-- TASK GOAL --
In the entries that follow, find the line containing "w_idx1 : '0;"; from there, copy every line exactly through the line containing "assign redirect_valid = flush;".

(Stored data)
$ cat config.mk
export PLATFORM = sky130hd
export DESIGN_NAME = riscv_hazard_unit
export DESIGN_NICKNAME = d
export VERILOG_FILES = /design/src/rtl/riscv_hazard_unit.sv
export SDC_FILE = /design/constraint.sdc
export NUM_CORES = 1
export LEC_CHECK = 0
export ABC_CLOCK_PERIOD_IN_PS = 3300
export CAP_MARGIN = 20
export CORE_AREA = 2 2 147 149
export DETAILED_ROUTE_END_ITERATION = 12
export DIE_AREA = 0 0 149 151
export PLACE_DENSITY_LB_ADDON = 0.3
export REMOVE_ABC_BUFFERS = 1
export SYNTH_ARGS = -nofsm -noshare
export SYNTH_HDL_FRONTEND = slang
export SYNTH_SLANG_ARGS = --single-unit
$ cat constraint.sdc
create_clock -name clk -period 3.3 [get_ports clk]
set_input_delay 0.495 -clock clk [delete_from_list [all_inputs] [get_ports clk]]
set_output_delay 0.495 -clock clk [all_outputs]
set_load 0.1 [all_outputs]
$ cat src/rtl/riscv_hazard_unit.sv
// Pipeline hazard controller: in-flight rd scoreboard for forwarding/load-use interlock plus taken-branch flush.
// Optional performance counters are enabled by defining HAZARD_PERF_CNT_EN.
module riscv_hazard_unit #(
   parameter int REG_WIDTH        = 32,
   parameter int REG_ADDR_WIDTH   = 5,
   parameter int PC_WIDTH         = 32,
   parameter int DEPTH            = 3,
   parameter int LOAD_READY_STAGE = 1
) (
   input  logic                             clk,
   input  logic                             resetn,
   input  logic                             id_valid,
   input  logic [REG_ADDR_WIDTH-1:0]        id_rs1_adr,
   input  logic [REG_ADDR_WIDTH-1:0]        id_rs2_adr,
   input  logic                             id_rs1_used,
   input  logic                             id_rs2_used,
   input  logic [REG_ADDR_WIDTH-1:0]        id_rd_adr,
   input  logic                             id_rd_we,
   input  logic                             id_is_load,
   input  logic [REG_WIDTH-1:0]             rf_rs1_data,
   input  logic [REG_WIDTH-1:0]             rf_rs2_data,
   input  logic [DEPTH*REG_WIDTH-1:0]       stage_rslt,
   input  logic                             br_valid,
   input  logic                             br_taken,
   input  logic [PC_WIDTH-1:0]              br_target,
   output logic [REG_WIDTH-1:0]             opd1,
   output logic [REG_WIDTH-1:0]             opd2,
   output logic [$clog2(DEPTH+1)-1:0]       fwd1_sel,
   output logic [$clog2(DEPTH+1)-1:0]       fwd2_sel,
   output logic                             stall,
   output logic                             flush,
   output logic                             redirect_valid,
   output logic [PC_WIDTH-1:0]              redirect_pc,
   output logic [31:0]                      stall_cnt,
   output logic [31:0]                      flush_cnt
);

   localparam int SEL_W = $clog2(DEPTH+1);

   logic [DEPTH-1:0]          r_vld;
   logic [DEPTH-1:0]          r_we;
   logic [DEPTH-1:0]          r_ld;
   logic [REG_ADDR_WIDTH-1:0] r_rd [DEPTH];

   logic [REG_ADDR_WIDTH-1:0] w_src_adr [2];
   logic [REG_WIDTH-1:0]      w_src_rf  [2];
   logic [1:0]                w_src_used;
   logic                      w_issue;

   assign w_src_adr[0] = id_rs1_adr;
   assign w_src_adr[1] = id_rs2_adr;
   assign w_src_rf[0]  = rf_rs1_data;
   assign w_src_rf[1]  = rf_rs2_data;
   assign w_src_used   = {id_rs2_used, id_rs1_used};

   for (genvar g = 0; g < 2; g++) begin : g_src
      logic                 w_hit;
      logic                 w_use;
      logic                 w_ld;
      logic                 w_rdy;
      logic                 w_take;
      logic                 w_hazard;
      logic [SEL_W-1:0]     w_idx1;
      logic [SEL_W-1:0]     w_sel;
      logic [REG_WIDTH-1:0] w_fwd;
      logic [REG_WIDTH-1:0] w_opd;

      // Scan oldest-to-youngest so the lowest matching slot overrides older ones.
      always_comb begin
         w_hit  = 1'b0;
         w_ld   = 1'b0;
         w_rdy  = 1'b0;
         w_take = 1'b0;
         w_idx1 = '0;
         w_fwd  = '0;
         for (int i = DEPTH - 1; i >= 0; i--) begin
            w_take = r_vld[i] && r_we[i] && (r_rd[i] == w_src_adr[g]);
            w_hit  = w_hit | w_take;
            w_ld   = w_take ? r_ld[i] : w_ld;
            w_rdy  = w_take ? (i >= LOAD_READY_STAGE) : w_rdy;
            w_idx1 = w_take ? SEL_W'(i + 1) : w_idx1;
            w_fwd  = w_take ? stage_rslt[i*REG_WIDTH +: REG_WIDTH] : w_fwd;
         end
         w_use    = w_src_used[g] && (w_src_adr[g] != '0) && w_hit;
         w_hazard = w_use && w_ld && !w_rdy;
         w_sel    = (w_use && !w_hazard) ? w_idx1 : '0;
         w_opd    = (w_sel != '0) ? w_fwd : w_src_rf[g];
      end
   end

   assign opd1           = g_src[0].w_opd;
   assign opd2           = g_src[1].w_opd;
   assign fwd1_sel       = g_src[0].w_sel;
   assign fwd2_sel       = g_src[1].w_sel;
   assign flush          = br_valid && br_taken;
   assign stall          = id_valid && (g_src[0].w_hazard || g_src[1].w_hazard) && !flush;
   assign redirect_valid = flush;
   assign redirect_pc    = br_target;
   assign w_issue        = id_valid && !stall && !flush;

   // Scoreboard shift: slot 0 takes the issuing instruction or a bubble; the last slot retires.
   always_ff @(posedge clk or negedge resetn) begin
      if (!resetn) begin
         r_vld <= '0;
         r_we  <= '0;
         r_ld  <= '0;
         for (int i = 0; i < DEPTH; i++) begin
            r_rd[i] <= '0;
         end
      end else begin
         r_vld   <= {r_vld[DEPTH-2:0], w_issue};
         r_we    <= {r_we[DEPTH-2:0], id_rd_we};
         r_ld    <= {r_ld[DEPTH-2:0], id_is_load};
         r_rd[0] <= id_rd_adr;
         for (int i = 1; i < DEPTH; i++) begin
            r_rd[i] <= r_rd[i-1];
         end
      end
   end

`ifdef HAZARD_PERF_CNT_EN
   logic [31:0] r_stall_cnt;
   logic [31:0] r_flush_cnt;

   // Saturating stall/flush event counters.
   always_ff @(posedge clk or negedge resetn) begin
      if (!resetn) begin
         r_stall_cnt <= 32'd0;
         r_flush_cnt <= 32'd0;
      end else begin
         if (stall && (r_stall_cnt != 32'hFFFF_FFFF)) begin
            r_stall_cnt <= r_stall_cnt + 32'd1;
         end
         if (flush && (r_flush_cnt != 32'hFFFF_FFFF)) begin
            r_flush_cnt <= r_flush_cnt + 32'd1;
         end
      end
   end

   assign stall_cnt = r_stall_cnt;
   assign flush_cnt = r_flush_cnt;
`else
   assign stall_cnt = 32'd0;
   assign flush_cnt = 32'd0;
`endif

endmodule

* * *

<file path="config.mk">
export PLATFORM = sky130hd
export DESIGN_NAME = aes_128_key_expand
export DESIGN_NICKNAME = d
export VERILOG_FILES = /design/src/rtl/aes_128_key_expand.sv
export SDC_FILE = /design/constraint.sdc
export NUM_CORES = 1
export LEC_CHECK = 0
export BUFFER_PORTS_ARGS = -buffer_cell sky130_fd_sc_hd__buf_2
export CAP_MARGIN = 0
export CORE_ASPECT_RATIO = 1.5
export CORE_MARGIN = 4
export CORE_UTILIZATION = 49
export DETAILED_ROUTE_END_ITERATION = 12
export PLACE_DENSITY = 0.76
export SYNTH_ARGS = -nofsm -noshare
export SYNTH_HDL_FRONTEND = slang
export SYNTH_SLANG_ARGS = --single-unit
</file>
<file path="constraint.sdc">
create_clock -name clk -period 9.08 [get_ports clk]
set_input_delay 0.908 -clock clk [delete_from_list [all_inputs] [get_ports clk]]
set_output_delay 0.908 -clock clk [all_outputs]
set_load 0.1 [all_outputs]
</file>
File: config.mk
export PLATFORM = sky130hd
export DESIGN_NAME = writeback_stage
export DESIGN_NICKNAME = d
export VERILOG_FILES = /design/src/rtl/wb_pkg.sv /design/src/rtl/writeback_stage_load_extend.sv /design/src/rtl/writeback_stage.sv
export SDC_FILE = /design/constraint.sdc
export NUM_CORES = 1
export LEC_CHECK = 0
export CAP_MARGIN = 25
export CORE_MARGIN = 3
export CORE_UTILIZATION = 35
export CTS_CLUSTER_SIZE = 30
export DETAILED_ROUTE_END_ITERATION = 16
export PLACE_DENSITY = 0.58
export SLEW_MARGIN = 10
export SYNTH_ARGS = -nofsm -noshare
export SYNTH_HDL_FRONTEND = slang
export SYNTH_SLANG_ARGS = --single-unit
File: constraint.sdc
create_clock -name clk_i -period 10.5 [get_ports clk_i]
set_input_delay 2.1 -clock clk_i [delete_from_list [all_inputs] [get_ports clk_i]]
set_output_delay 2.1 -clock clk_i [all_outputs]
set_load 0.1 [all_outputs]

-- SOLVED PROBLEM --
         w_sel    = (w_use && !w_hazard) ? w_idx1 : '0;
         w_opd    = (w_sel != '0) ? w_fwd : w_src_rf[g];
      end
   end

   assign opd1           = g_src[0].w_opd;
   assign opd2           = g_src[1].w_opd;
   assign fwd1_sel       = g_src[0].w_sel;
   assign fwd2_sel       = g_src[1].w_sel;
   assign flush          = br_valid && br_taken;
   assign stall          = id_valid && (g_src[0].w_hazard || g_src[1].w_hazard) && !flush;
   assign redirect_valid = flush;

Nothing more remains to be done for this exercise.